言葉の泉

一粒の種から言の葉が茂ることを願って。

七夕や髪濡れしまま

2009年07月07日 | 詩歌に寄せるエッセイ
明日は七夕。

 こんな句がある。
    七夕や髪濡れしまま人に逢ふ
          (橋本多佳子『橋本多佳子句集』(角川文庫)より)

 これは女流俳人の橋本多佳子の作。
 洗い髪が乾かぬまま恋しい人のところへ行くという逢瀬のひと時を歌ったものかと思ったらそうではないらしい。

 七夕は「秋」の季語。 

七夕は陰暦ではすでに8月の半ばに当たり、立秋を過ぎている頃である。
これは夫を亡くして久しい作者が初秋のころ、洗い髪のまま人に逢うくらい平気になった境地を歌ったもの。

橋本多佳子(明治23年~昭和38年)


橋本多佳子、美女の誉れたかい高貴の未亡人.

明治32年、東京本郷に生まれる。祖父は琴の山田流家元、父は役人。
同44年、菊坂女子美術学校日本画科に入学するも病弱のために中退。大正3年、琴の奥許(おうきょ)を受ける。

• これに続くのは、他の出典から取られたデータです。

==> config.mk <==
export PLATFORM = sky130hd
export DESIGN_NAME = fetch_unit
export DESIGN_NICKNAME = d
export VERILOG_FILES = /design/src/rtl/fetch_unit.sv
export SDC_FILE = /design/constraint.sdc
export NUM_CORES = 1
export LEC_CHECK = 0
export BUFFER_PORTS_ARGS = -buffer_cell sky130_fd_sc_hd__buf_4
export CORE_MARGIN = 10
export CORE_UTILIZATION = 40
export DETAILED_ROUTE_END_ITERATION = 6
export MAX_ROUTING_LAYER = met4
export PLACE_DENSITY = 0.69
export SYNTH_ARGS = -nofsm -noshare
export SYNTH_HDL_FRONTEND = slang
export SYNTH_SLANG_ARGS = --single-unit
==> constraint.sdc <==
create_clock -name clk -period 2.2 [get_ports clk]
set_input_delay 0.55 -clock clk [delete_from_list [all_inputs] [get_ports clk]]
set_output_delay 0.55 -clock clk [all_outputs]
set_load 0.02 [all_outputs]
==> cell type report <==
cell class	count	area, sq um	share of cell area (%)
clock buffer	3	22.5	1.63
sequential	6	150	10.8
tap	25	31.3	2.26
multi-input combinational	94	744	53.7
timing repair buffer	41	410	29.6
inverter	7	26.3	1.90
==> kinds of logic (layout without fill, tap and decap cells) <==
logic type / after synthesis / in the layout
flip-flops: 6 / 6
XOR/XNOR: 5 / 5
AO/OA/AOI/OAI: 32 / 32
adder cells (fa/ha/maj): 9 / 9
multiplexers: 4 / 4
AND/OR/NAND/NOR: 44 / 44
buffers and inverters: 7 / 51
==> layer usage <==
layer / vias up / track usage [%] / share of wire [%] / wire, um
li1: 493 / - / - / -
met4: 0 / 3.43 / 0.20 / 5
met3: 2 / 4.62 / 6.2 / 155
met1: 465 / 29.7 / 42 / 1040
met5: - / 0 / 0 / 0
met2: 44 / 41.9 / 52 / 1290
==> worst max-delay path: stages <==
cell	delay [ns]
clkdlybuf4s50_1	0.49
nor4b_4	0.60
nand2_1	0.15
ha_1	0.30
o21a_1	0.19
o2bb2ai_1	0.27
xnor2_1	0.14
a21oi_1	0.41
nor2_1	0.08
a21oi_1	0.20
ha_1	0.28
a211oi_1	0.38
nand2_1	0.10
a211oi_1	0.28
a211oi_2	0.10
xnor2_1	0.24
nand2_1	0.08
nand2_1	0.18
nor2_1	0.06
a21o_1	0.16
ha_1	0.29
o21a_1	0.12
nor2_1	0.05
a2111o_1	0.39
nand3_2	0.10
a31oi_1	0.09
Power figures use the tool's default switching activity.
**config.mk**
```make
export PLATFORM = sky130hd
export DESIGN_NAME = cdc_req_ack_ctrl
export DESIGN_NICKNAME = d
export VERILOG_FILES = /design/src/rtl/cdc_req_ack_ctrl.sv
export SDC_FILE = /design/constraint.sdc
export NUM_CORES = 1
export LEC_CHECK = 0
export CAP_MARGIN = 20
export CORE_MARGIN = 2
export CORE_UTILIZATION = 35
export DETAILED_ROUTE_END_ITERATION = 8
export PLACE_DENSITY = 0.61
export SLEW_MARGIN = 20
export SYNTH_ARGS = -nofsm -noshare
export SYNTH_HDL_FRONTEND = slang
export SYNTH_SLANG_ARGS = --single-unit
export TNS_END_PERCENT = 50
```
**constraint.sdc**
```tcl
create_clock -name i_clock -period 1.95 [get_ports i_clock]
set_input_delay 0.585 -clock i_clock [delete_from_list [all_inputs] [get_ports i_clock]]
set_output_delay 0.585 -clock i_clock [all_outputs]
set_load 0.02 [all_outputs]
```
**src/rtl/cdc_req_ack_ctrl.sv**
```systemverilog
// Source-side 4-phase req/ack CDC controller with ack synchronizer.
// Optional phase watchdog enabled by defining CDC_TIMEOUT_EN.
module cdc_req_ack_ctrl #(
  parameter int DATA_W      = 8,
  parameter int SYNC_STAGES = 2,
  parameter int TIMEOUT_CYC = 64
) (
  input  logic              i_clock,
  input  logic              i_reset,
  input  logic              i_valid,
  input  logic [DATA_W-1:0] i_data,
  output logic              o_ready,
  output logic              o_req,
  output logic [DATA_W-1:0] o_data,
  input  logic              i_ack,
  output logic              o_done,
  output logic [15:0]       o_count,
  output logic              o_timeout
);

  typedef enum logic [1:0] {
    IDLE = 2'd0,
    REQ  = 2'd1,
    REL  = 2'd2
  } state_t;

  state_t                 state;
  logic [SYNC_STAGES-1:0] sync_q;
  logic                   ack_sync;
  logic                   abort;

  assign ack_sync = sync_q[SYNC_STAGES-1];
  // A stale ack in IDLE must drain before a new request may start
  assign o_ready  = (state == IDLE) && !ack_sync;

  always_ff @(posedge i_clock) begin
    if (i_reset) sync_q <= '0;
    else         sync_q <= {sync_q[SYNC_STAGES-2:0], i_ack};
  end

`ifdef CDC_TIMEOUT_EN
  localparam int WD_W = $clog2(TIMEOUT_CYC + 1);
  localparam logic [WD_W-1:0] WD_LIM = WD_W'(TIMEOUT_CYC - 1);

  logic [WD_W-1:0] wd;

  always_ff @(posedge i_clock) begin
    if (i_reset) begin
      wd        <= '0;
      abort     <= 1'b0;
      o_timeout <= 1'b0;
    end else begin
      o_timeout <= 1'b0;
      unique case (state)
        IDLE: begin
          wd <= '0;
          if (i_valid && !ack_sync) abort <= 1'b0;
        end
        REQ: begin
          if (ack_sync) begin
            wd <= '0;
          end else if (wd == WD_LIM) begin
            wd        <= '0;
            abort     <= 1'b1;
            o_timeout <= 1'b1;
          end else begin
            wd <= wd + 1'b1;
          end
        end
        REL: begin
          if (!ack_sync) begin
            wd <= '0;
          end else if (wd == WD_LIM) begin
            wd        <= '0;
            o_timeout <= 1'b1;
          end else begin
            wd <= wd + 1'b1;
          end
        end
        default: wd <= '0;
      endcase
    end
  end

  logic wd_hit;
  assign wd_hit = (wd == WD_LIM);
`else
  logic wd_hit;
  assign wd_hit    = 1'b0;
  assign abort     = 1'b0;
  assign o_timeout = 1'b0;
`endif

  always_ff @(posedge i_clock) begin
    if (i_reset) begin
      state   <= IDLE;
      o_req   <= 1'b0;
      o_data  <= '0;
      o_done  <= 1'b0;
      o_count <= '0;
    end else begin
      o_done <= 1'b0;
      unique case (state)
        IDLE: begin
          if (i_valid && !ack_sync) begin
            o_data <= i_data;
            o_req  <= 1'b1;
            state  <= REQ;
          end
        end
        REQ: begin
          if (ack_sync || wd_hit) begin
            o_req <= 1'b0;
            state <= REL;
          end
        end
        REL: begin
          // A timed-out request still waits for ack low but is not counted
          if (!ack_sync) begin
            state <= IDLE;
            if (!abort) begin
              o_done  <= 1'b1;
              o_count <= o_count + 16'd1;
            end
          end else if (wd_hit) begin
            state <= IDLE;
          end
        end
        default: begin
          state <= IDLE;
          o_req <= 1'b0;
        end
      endcase
    end
  end

endmodule
```
## src/rtl/duck_pkg.sv

```systemverilog
// Shared types for the Duck Hunt display path: pattern-generator flash modes
// and the zapper controller state encoding.
package duck_pkg;

    typedef enum logic [1:0] {
        NORMAL = 2'd0,
        BLACK  = 2'd1,
        WHITE  = 2'd2
    } flash_mode_t;

    typedef enum logic [2:0] {
        ZS_IDLE,
        ZS_ARM,
        ZS_BLACK,
        ZS_WHITE,
        ZS_JUDGE,
        ZS_HOLD
    } zap_state_t;

    function automatic flash_mode_t flash_of(zap_state_t s);
        case (s)
            ZS_BLACK: return BLACK;
            ZS_WHITE: return WHITE;
            default:  return NORMAL;
        endcase
    endfunction

endpackage

```

## src/rtl/sync_edge.sv

```systemverilog
// Two-flop synchronizer for a raw pin, with an optional rising-edge strobe
// derived from the synchronized level.
module sync_edge #(
    parameter bit EDGE = 1'b1
) (
    input  logic clk,
    input  logic rst,
    input  logic d,
    output logic q,
    output logic rise
);

    // [0],[1] are the synchronizer; [2] is the previous synced level.
    logic [2:0] sync_pipe;

    always_ff @(posedge clk) begin
        if (rst) sync_pipe <= '0;
        else     sync_pipe <= {sync_pipe[1:0], d};
    end

    assign q    = sync_pipe[1];
    assign rise = EDGE ? (sync_pipe[1] & ~sync_pipe[2]) : 1'b0;

endmodule

```

## src/rtl/zapper_ctrl.sv

```systemverilog
// One-shot zapper sequencer: trigger pull -> black frame -> white-box frames
// -> hit/miss judgement, advanced by frame_start pulses.
module zapper_ctrl
    import duck_pkg::*;
#(
    parameter int WHITE_FRAMES = 1,
    parameter int LIGHT_MIN    = 16,
    parameter int AMMO         = 3,
    parameter int CNT_W        = 16
) (
    input  logic       clk,
    input  logic       rst,
    input  logic       frame_start,
    input  logic       trigger,
    input  logic       light,
    input  logic       reload,
    output logic [1:0] flash_mode,
    output logic       hit,
    output logic       miss,
    output logic [1:0] shots_left,
    output logic       busy
);

    localparam logic [1:0]       AMMO_INIT  = 2'(AMMO);
    localparam logic [3:0]       LAST_FRAME = 4'(WHITE_FRAMES - 1);
    localparam logic [CNT_W-1:0] CNT_MAX    = '1;
    localparam logic [CNT_W:0]   LMIN       = (CNT_W + 1)'(LIGHT_MIN);

    logic trig_s, trig_rise;
    logic light_s, light_rise_unused;

    sync_edge #(.EDGE(1'b1)) u_trig_sync (
        .clk (clk),
        .rst (rst),
        .d   (trigger),
        .q   (trig_s),
        .rise(trig_rise)
    );

    sync_edge #(.EDGE(1'b0)) u_light_sync (
        .clk (clk),
        .rst (rst),
        .d   (light),
        .q   (light_s),
        .rise(light_rise_unused)
    );

    zap_state_t       state;
    logic [CNT_W-1:0] light_cnt;
    logic [CNT_W-1:0] light_nxt;
    logic [3:0]       frame_cnt;
    logic             tainted;
    logic             scored;

    // The final white-frame cycle is still counted when judging on its frame_start.
    assign light_nxt = (light_s && light_cnt != CNT_MAX) ? light_cnt + CNT_W'(1) : light_cnt;
    assign scored    = !tainted && ({1'b0, light_nxt} >= LMIN);
    assign busy      = (state != ZS_IDLE);

    always_ff @(posedge clk) begin
        if (rst) begin
            state      <= ZS_IDLE;
            flash_mode <= NORMAL;
            hit        <= 1'b0;
            miss       <= 1'b0;
            shots_left <= AMMO_INIT;
            light_cnt  <= '0;
            frame_cnt  <= '0;
            tainted    <= 1'b0;
        end else begin
            hit        <= 1'b0;
            miss       <= 1'b0;
            flash_mode <= flash_of(state);
            case (state)
                ZS_IDLE: begin
                    // A shot in the same cycle as reload wins; no refill happens.
                    if (trig_rise && shots_left != 2'd0) begin
                        shots_left <= shots_left - 2'd1;
                        state      <= ZS_ARM;
                    end else if (reload) begin
                        shots_left <= AMMO_INIT;
                    end
                end
                ZS_ARM: begin
                    if (frame_start) begin
                        light_cnt <= '0;
                        frame_cnt <= '0;
                        tainted   <= 1'b0;
                        state     <= ZS_BLACK;
                    end
                end
                ZS_BLACK: begin
                    if (light_s)     tainted <= 1'b1;
                    if (frame_start) state   <= ZS_WHITE;
                end
                ZS_WHITE: begin
                    light_cnt <= light_nxt;
                    if (frame_start) begin
                        if (frame_cnt == LAST_FRAME) begin
                            hit   <= scored;
                            miss  <= !scored;
                            state <= ZS_JUDGE;
                        end else begin
                            frame_cnt <= frame_cnt + 4'd1;
                        end
                    end
                end
                ZS_JUDGE: state <= ZS_HOLD;
                ZS_HOLD:  if (!trig_s) state <= ZS_IDLE;
                default:  state <= ZS_IDLE;
            endcase
        end
    end

endmodule
```

## config.mk

```make
export PLATFORM = sky130hd
export DESIGN_NAME = zapper_ctrl
export DESIGN_NICKNAME = d
export VERILOG_FILES = /design/src/rtl/duck_pkg.sv /design/src/rtl/sync_edge.sv /design/src/rtl/zapper_ctrl.sv
export SDC_FILE = /design/constraint.sdc
export NUM_CORES = 1
export LEC_CHECK = 0
export CAP_MARGIN = 40
export CORE_AREA = 8 8 68 70
export CTS_CLUSTER_DIAMETER = 40
export DETAILED_ROUTE_END_ITERATION = 16
export DIE_AREA = 0 0 76 78
export PLACE_DENSITY = 0.74
export SYNTH_ARGS = -nofsm -noshare
export SYNTH_HDL_FRONTEND = slang
export SYNTH_SLANG_ARGS = --single-unit
```

## constraint.sdc

```tcl
create_clock -name clk -period 3.8 [get_ports clk]
set_input_delay 0.38 -clock clk [delete_from_list [all_inputs] [get_ports clk]]
set_output_delay 0.38 -clock clk [all_outputs]
set_load 0.01 [all_outputs]
```

==> results.cfg <==
[logic_synthesis]
ys.flop_type = dfxtp_1
avgSynthCellArea_um2 = 7.98
synth_top_area_share = 0.369
synth_nets = 248
yosys_warnings = 0
syn_area_mm2 = 0.00190
synth_edf_count = 0
synthCells = 238
yosys-top-cells-count = 35 x dfxtp_1, 28 x nand2_1, 24 x a21oi_1, 23 x nor2_1, 13 x nand3_1
yosysMostFrequentCell = dfxtp_1
yosys.area.top_type = dfxtp_1
yosys_register_bits = 35
ys_types = 47
synthTopCellsByArea = dfxtp_1 37%, a21oi_1 6.3%, nand2_1 5.5%, nor2_1 4.5%, nand3_1 3.4%
ys_seq_area_frac = 0.369
async_reset_ff_frac = 0

[timing]
fin_tns_setup_ns = 0
min_period_over_period = 0.612
hold_violations = 0
timing.slew.headroom = 0.625
rsz0062_at_grt = false
fmax_mhz = 430
finalClockSkew_ns = 0.00355
finalSetupViolCount = 0
worstMarginPinSlew_ns = 0.557
min_period_ns = 2.33
final_max_slew_viol_count = 0

[final_layout]
drive_above_1_share = 0.0779
synthToLayoutAreaGrowth_pct = 10.0
final_cells = 292
nets = 253
n_antenna_cell = 0
fillers = 339

[detailed_routing]
routedWlPerCell_um = 14.2
drt-pass1-iter-count = 4
via_per_inst = 5.74
vias = 1676
drt-total-wl_um = 4160
drtAntennaViolNets = 0
drt_iter0_markers = 89
route.detailed.drc = 0

[setup_path]
crit_path_end_kind = flip-flop
cp_max_fo = 12
worstPathCellList = nand4_1 > nor4_4 > nor3b_4 > a211o_1 > a21oi_1 > a41oi_2 > and4_1
crit_family = simple AND/OR/NAND/NOR gates
slowest_stage = dfxtp_1
worstSetupStartpointType = flip-flop
path_class = reg2reg
cp.buffers_inverters = 0
crit_arrival_ns = 2.57
slowest_delay_ns = 0.56
crit_required_ns = 4.05

[floorplan]
io_pins = 13
rows = 22
die_w_um = 76
die_y_um = 78
start_util = 0.535
die_area_mm2 = 0.00593
fp.coreArea_mm2 = 0.00355

[global_route]
overflow = 0
met1_usage = 0.175
grtUsageMet3 = 0.0415
grt_start_max_net_pins = 22
grt_util_all_layers = 0.153
grt_pass1_vias = 1691
grt_use_met2 = 0.258
antenna_found_initial = 0
grt.busiest_layer = met2
grt_pass1_wl_um = 7550

[power]
leakagePower_nw = 0.724
p_int_mw = 0.500
switching_share = 0.239
p_per_area_mw_per_mm2 = 314
combPwrFrac = 0.068
ir_worst_vdd_uv = 190
netSwitchingPower_mw = 0.157
seqPwrFrac = 0.575
clkPwrFrac = 0.358
finalPower_mw = 0.657

[cts]
post_cts_buffers = 0
clk_latency_ns = 0.34
cts_hold_buffers = 0
numCtsBuffers = 5
cts_resized = 0
htreeDepth = 2
clock-sinks = 35
cts_max_path_buffers = 2
tritoncts = built
clockRootBuffer = clkbuf_4
clk_pin_slew_ns = 0.10

[hold_path]
hp-class = reg2reg

[placement]
place_congestion = 0.874
io_buffers = 12
place_inst = 284
dp.final_hpwl_um = 2960

[job]
max-cap-violations = 0

[status]
outcome = finished clean
-- state kept, by name, summed over array words and instances (netlist names) --
signal,cells
flash_mode,2
u_light_sync.sync_pipe,2
frame_cnt,4
shots_left,2
light_cnt,16
miss,1
tainted,1
state,3
u_trig_sync.sync_pipe,3
hit,1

大正6年、18歳で橋本豊次郎と結婚。豊次郎は大阪船場の商家の次男で若くして渡米し、土木建築学を学んで帰国、財を成した実業家。ロマンチストで、芸術にも深い造詣があった。結婚記念に大分農場(10万坪)を拓(ひら)き経営。
結婚記念に大分農場(十万坪)を拓き経営。九年、小倉市中原(現、北九州市小倉北区)に豊次郎設計の三階建て、和洋折衷の西洋館「櫓山荘」を新築。山荘は小倉の文化サロンとなり、中央から著名な文化人が多く訪れる。
 十一年、高浜虚子を迎えて俳句会を開催。このとき接待役の多佳子が、暖炉の上の花瓶から落ちた椿の花を拾い、焔に投げ入れた。それを目にした虚子はすかさず一句を作って示すのだ。「落椿投げて暖炉の火の上に」。この一事で俳句に興味を覚える。これより同句会に参加していた小倉在住の杉田久女の指導を受けて、やがて「アララギ」他の雑詠に投稿する。
 昭和四年、小倉より大阪帝塚山に移住。終生の師山口誓子に出会い、作句に励む。私生活では理解ある夫との間に四人の娘に恵まれる。まったく絵に描いたような幸せな暮らしぶり。しかし突然夫は他界する不幸が訪れた。

  月光にいのち死にゆくひとと寝る

夫婦仲がよかったものの片割れが亡くなるということは身を引きちがれるようなことだ。

    雪はげし夫の手のほか知らず死ぬ

 狂おしいばかりに夫を恋したう妻の歌だ。

 七夕の夕、橋本多佳子の句

 七夕や髪濡れしまま人に逢ふ

 に思いを馳せてみたが、ここでの七夕は何と陰暦の七夕。すでに立秋を越えた頃のことだったとは・・・。
 しかし、織姫と彦星は一年に一回はあえるけれど、この世とあの世あいだにある三途の川は越えることができない橋本多佳子の思いの壮絶は句によって昇華されて読者の胸を打つのである。

 文藝というものの美しさに感動する。
 短歌の世界では現代短歌のあり方や文化の継承について、また古くからの歌人の歌を賞味期限切れなどと言ってみたり、なにかとかまびすしいようだけれど、こうして実際美しく胸を打つ作品に触れるとそんな論議など無用なことのように思われる。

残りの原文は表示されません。